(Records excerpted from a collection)
((
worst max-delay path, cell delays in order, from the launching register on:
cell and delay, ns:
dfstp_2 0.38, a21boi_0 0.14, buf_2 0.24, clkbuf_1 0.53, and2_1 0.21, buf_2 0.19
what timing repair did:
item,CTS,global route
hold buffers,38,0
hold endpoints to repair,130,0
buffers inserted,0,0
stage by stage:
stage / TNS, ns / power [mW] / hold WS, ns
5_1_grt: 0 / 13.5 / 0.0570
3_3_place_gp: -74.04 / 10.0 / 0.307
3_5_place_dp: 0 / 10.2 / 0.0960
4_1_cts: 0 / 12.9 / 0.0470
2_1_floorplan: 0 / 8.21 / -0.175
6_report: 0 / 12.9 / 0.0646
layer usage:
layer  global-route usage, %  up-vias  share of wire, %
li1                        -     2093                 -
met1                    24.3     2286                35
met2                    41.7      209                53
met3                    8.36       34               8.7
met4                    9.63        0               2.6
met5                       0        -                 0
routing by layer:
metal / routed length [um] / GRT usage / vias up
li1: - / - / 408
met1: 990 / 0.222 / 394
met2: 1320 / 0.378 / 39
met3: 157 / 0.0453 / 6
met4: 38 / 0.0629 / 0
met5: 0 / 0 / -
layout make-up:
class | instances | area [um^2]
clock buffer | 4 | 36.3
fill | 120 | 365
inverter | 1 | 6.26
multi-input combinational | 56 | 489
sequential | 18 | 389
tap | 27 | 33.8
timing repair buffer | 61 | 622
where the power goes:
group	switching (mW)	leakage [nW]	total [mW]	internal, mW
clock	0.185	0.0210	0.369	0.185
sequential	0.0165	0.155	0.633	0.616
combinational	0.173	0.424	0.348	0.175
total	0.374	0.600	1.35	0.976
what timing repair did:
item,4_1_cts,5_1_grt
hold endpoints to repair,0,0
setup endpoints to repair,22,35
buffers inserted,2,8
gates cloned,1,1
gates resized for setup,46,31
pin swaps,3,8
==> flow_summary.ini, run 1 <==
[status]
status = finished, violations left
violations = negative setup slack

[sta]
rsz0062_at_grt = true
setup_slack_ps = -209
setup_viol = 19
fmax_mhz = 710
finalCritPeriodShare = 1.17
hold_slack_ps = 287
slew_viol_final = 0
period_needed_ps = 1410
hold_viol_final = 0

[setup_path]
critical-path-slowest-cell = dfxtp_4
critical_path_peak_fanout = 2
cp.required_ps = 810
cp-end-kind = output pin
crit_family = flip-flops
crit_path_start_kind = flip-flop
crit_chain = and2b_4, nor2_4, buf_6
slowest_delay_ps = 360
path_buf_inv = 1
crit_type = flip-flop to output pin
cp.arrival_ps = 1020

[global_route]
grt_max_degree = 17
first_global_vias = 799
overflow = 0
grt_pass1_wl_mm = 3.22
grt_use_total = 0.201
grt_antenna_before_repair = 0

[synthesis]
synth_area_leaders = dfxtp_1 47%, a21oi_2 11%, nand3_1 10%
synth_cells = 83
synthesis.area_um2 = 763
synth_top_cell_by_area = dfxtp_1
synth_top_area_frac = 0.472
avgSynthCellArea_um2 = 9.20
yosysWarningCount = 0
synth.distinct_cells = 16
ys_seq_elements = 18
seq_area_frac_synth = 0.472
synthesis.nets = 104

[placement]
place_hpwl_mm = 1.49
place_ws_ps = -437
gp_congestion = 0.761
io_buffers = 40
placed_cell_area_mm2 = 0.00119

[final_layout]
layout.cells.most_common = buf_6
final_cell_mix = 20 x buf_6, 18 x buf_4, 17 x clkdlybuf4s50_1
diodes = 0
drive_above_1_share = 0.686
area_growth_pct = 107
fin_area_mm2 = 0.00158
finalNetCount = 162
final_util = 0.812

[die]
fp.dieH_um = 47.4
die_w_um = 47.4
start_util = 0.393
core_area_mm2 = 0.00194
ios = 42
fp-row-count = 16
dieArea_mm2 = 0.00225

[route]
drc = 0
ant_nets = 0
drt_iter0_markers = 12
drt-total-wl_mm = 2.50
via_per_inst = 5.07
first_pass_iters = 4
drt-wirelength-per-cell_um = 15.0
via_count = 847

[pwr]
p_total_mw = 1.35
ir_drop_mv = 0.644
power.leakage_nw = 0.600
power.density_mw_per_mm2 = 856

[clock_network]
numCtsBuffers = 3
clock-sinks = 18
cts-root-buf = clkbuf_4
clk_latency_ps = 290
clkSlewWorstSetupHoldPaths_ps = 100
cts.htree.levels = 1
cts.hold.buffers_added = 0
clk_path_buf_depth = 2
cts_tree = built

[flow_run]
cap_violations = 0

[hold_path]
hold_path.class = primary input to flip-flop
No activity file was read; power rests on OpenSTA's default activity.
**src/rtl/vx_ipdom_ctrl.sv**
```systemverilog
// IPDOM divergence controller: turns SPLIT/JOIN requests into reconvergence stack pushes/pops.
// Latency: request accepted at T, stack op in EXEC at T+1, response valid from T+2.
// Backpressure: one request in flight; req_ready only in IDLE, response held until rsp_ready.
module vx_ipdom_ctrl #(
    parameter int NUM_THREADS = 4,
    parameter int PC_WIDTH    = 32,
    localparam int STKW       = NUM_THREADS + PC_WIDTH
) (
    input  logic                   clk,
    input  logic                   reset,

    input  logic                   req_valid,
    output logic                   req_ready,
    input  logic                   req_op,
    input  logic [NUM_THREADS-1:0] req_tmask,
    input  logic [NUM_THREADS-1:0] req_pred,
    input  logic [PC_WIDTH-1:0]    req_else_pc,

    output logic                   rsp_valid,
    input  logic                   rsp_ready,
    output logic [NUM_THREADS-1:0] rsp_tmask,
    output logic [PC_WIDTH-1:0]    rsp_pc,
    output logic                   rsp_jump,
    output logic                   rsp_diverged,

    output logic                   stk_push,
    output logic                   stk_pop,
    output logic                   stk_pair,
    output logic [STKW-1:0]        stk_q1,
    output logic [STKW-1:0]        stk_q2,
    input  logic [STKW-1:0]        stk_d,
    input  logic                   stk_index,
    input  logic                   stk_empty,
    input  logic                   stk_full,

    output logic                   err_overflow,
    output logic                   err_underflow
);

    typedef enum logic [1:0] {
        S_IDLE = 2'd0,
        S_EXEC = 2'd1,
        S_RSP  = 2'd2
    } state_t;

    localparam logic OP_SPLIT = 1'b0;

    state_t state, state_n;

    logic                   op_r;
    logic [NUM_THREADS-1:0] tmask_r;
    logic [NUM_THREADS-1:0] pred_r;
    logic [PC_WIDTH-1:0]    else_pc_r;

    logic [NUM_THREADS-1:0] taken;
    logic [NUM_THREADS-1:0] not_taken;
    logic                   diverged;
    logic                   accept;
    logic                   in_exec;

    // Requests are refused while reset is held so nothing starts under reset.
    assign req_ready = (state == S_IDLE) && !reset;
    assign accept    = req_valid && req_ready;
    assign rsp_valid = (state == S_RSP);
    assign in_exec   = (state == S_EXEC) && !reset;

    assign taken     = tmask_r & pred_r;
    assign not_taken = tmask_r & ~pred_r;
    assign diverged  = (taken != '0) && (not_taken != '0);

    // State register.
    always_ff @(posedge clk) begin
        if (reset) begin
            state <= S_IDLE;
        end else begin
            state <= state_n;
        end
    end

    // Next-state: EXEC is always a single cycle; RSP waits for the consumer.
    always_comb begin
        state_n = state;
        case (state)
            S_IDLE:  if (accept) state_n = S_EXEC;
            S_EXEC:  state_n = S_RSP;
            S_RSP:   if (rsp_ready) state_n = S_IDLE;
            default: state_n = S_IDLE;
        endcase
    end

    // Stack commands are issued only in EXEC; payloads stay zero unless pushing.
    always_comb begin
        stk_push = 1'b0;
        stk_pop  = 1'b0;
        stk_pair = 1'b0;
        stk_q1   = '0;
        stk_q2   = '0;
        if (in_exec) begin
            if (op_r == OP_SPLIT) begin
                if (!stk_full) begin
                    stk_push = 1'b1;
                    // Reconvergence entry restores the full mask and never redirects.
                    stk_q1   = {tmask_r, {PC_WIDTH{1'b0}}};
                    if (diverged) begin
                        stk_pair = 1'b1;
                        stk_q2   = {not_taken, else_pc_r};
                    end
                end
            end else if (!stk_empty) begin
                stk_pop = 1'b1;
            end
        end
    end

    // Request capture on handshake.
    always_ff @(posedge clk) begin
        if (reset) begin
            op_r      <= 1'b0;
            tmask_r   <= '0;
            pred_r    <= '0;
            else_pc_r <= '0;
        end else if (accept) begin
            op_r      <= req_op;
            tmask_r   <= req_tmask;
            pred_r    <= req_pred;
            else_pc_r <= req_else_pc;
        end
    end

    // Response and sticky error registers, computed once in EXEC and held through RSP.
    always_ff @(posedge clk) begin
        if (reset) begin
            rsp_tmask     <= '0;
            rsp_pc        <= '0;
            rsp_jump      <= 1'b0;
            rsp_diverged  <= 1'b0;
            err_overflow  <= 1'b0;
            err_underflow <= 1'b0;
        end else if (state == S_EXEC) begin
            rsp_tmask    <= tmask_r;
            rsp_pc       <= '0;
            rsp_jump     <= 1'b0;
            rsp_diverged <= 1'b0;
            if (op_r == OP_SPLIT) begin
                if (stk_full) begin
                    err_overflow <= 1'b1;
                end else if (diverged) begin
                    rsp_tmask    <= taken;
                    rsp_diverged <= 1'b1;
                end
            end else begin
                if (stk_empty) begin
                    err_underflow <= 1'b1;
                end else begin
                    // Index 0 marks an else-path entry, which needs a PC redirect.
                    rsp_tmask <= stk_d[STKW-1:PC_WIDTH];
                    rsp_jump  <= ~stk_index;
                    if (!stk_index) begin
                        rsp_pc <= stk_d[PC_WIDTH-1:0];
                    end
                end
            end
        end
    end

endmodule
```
))
Exercise:
Taking the entries above, write out exactly each line from the one holding "grt_antenna_before_repair = 0" to the one holding "start_util = 0.393", both included, and stop there.

Solution to the exercise:
grt_antenna_before_repair = 0

[synthesis]
synth_area_leaders = dfxtp_1 47%, a21oi_2 11%, nand3_1 10%
synth_cells = 83
synthesis.area_um2 = 763
synth_top_cell_by_area = dfxtp_1
synth_top_area_frac = 0.472
avgSynthCellArea_um2 = 9.20
yosysWarningCount = 0
synth.distinct_cells = 16
ys_seq_elements = 18
seq_area_frac_synth = 0.472
synthesis.nets = 104

[placement]
place_hpwl_mm = 1.49
place_ws_ps = -437
gp_congestion = 0.761
io_buffers = 40
placed_cell_area_mm2 = 0.00119

[final_layout]
layout.cells.most_common = buf_6
final_cell_mix = 20 x buf_6, 18 x buf_4, 17 x clkdlybuf4s50_1
diodes = 0
drive_above_1_share = 0.686
area_growth_pct = 107
fin_area_mm2 = 0.00158
finalNetCount = 162
final_util = 0.812

[die]
fp.dieH_um = 47.4
die_w_um = 47.4
start_util = 0.393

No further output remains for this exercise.